→ **Work order**
Write the records out again, keeping each line exactly as it is.

________________

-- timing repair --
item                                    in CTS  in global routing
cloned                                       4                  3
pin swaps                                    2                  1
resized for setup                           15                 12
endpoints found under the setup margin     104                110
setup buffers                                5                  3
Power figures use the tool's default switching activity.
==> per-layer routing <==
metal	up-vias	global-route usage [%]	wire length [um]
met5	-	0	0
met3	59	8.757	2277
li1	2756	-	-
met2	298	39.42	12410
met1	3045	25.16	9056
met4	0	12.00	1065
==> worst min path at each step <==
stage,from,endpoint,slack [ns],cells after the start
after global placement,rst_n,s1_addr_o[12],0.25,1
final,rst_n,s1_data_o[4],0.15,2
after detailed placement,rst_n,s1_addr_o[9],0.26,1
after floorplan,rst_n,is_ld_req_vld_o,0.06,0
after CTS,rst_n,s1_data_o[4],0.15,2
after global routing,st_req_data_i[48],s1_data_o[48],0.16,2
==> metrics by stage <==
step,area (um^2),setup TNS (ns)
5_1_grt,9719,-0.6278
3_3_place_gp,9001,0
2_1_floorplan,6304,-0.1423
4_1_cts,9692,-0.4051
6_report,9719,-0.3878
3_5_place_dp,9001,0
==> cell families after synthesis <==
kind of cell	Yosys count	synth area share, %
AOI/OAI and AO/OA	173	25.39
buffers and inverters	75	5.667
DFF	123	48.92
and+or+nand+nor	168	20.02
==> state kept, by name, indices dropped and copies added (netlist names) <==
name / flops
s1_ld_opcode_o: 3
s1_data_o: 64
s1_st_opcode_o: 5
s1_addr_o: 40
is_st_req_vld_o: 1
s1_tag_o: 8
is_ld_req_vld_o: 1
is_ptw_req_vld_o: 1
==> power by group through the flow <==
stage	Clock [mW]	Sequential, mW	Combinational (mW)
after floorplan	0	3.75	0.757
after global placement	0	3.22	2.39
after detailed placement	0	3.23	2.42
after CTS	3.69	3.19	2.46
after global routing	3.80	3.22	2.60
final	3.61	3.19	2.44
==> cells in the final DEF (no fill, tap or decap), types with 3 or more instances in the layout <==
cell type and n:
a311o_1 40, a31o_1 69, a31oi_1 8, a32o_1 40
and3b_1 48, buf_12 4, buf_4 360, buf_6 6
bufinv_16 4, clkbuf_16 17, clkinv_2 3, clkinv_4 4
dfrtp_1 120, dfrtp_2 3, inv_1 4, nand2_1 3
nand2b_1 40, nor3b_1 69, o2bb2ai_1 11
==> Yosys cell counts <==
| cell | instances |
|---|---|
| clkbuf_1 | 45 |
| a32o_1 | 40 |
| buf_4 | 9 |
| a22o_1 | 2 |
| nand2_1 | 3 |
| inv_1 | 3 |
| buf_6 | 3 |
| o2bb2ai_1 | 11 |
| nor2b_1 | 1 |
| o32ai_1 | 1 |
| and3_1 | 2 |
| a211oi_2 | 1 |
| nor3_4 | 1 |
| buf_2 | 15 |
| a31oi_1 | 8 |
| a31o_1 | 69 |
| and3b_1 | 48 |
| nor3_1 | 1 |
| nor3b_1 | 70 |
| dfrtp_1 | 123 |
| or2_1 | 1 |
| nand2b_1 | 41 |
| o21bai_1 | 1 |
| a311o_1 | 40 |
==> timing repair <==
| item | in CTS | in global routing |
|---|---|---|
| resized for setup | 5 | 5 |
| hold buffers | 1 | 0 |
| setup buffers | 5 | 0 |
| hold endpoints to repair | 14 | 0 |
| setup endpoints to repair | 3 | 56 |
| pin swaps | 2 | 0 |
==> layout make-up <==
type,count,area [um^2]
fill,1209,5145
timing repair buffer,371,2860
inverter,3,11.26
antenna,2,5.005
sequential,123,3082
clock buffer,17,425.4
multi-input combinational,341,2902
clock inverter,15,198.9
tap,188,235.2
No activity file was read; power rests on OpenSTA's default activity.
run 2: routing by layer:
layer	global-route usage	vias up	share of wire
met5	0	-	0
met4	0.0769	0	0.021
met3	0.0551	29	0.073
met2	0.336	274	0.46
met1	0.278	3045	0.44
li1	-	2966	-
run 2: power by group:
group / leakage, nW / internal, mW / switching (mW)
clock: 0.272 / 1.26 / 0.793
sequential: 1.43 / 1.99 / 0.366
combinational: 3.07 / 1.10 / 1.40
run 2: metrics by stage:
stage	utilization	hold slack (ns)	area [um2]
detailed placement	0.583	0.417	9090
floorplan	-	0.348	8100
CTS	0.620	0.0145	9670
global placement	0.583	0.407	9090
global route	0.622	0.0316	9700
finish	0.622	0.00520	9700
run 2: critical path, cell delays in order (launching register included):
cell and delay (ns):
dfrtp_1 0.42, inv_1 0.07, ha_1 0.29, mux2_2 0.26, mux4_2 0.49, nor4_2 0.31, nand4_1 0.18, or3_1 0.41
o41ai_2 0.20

________________

→ **Answer box**
-- timing repair --
item                                    in CTS  in global routing
cloned                                       4                  3
pin swaps                                    2                  1
resized for setup                           15                 12
endpoints found under the setup margin     104                110
setup buffers                                5                  3
Power figures use the tool's default switching activity.
==> per-layer routing <==
metal	up-vias	global-route usage [%]	wire length [um]
met5	-	0	0
met3	59	8.757	2277
li1	2756	-	-
met2	298	39.42	12410
met1	3045	25.16	9056
met4	0	12.00	1065
==> worst min path at each step <==
stage,from,endpoint,slack [ns],cells after the start
after global placement,rst_n,s1_addr_o[12],0.25,1
final,rst_n,s1_data_o[4],0.15,2
after detailed placement,rst_n,s1_addr_o[9],0.26,1
after floorplan,rst_n,is_ld_req_vld_o,0.06,0
after CTS,rst_n,s1_data_o[4],0.15,2
after global routing,st_req_data_i[48],s1_data_o[48],0.16,2
==> metrics by stage <==
step,area (um^2),setup TNS (ns)
5_1_grt,9719,-0.6278
3_3_place_gp,9001,0
2_1_floorplan,6304,-0.1423
4_1_cts,9692,-0.4051
6_report,9719,-0.3878
3_5_place_dp,9001,0
==> cell families after synthesis <==
kind of cell	Yosys count	synth area share, %
AOI/OAI and AO/OA	173	25.39
buffers and inverters	75	5.667
DFF	123	48.92
and+or+nand+nor	168	20.02
==> state kept, by name, indices dropped and copies added (netlist names) <==
name / flops
s1_ld_opcode_o: 3
s1_data_o: 64
s1_st_opcode_o: 5
s1_addr_o: 40
is_st_req_vld_o: 1
s1_tag_o: 8
is_ld_req_vld_o: 1
is_ptw_req_vld_o: 1
==> power by group through the flow <==
stage	Clock [mW]	Sequential, mW	Combinational (mW)
after floorplan	0	3.75	0.757
after global placement	0	3.22	2.39
after detailed placement	0	3.23	2.42
after CTS	3.69	3.19	2.46
after global routing	3.80	3.22	2.60
final	3.61	3.19	2.44
==> cells in the final DEF (no fill, tap or decap), types with 3 or more instances in the layout <==
cell type and n:
a311o_1 40, a31o_1 69, a31oi_1 8, a32o_1 40
and3b_1 48, buf_12 4, buf_4 360, buf_6 6
bufinv_16 4, clkbuf_16 17, clkinv_2 3, clkinv_4 4
dfrtp_1 120, dfrtp_2 3, inv_1 4, nand2_1 3
nand2b_1 40, nor3b_1 69, o2bb2ai_1 11
==> Yosys cell counts <==
| cell | instances |
|---|---|
| clkbuf_1 | 45 |
| a32o_1 | 40 |
| buf_4 | 9 |
| a22o_1 | 2 |
| nand2_1 | 3 |
| inv_1 | 3 |
| buf_6 | 3 |
| o2bb2ai_1 | 11 |
| nor2b_1 | 1 |
| o32ai_1 | 1 |
| and3_1 | 2 |
| a211oi_2 | 1 |
| nor3_4 | 1 |
| buf_2 | 15 |
| a31oi_1 | 8 |
| a31o_1 | 69 |
| and3b_1 | 48 |
| nor3_1 | 1 |
| nor3b_1 | 70 |
| dfrtp_1 | 123 |
| or2_1 | 1 |
| nand2b_1 | 41 |
| o21bai_1 | 1 |
| a311o_1 | 40 |
==> timing repair <==
| item | in CTS | in global routing |
|---|---|---|
| resized for setup | 5 | 5 |
| hold buffers | 1 | 0 |
| setup buffers | 5 | 0 |
| hold endpoints to repair | 14 | 0 |
| setup endpoints to repair | 3 | 56 |
| pin swaps | 2 | 0 |
==> layout make-up <==
type,count,area [um^2]
fill,1209,5145
timing repair buffer,371,2860
inverter,3,11.26
antenna,2,5.005
sequential,123,3082
clock buffer,17,425.4
multi-input combinational,341,2902
clock inverter,15,198.9
tap,188,235.2
No activity file was read; power rests on OpenSTA's default activity.
run 2: routing by layer:
layer	global-route usage	vias up	share of wire
met5	0	-	0
met4	0.0769	0	0.021
met3	0.0551	29	0.073
met2	0.336	274	0.46
met1	0.278	3045	0.44
li1	-	2966	-
run 2: power by group:
group / leakage, nW / internal, mW / switching (mW)
clock: 0.272 / 1.26 / 0.793
sequential: 1.43 / 1.99 / 0.366
combinational: 3.07 / 1.10 / 1.40
run 2: metrics by stage:
stage	utilization	hold slack (ns)	area [um2]
detailed placement	0.583	0.417	9090
floorplan	-	0.348	8100
CTS	0.620	0.0145	9670
global placement	0.583	0.407	9090
global route	0.622	0.0316	9700
finish	0.622	0.00520	9700
run 2: critical path, cell delays in order (launching register included):
cell and delay (ns):
dfrtp_1 0.42, inv_1 0.07, ha_1 0.29, mux2_2 0.26, mux4_2 0.49, nor4_2 0.31, nand4_1 0.18, or3_1 0.41
o41ai_2 0.20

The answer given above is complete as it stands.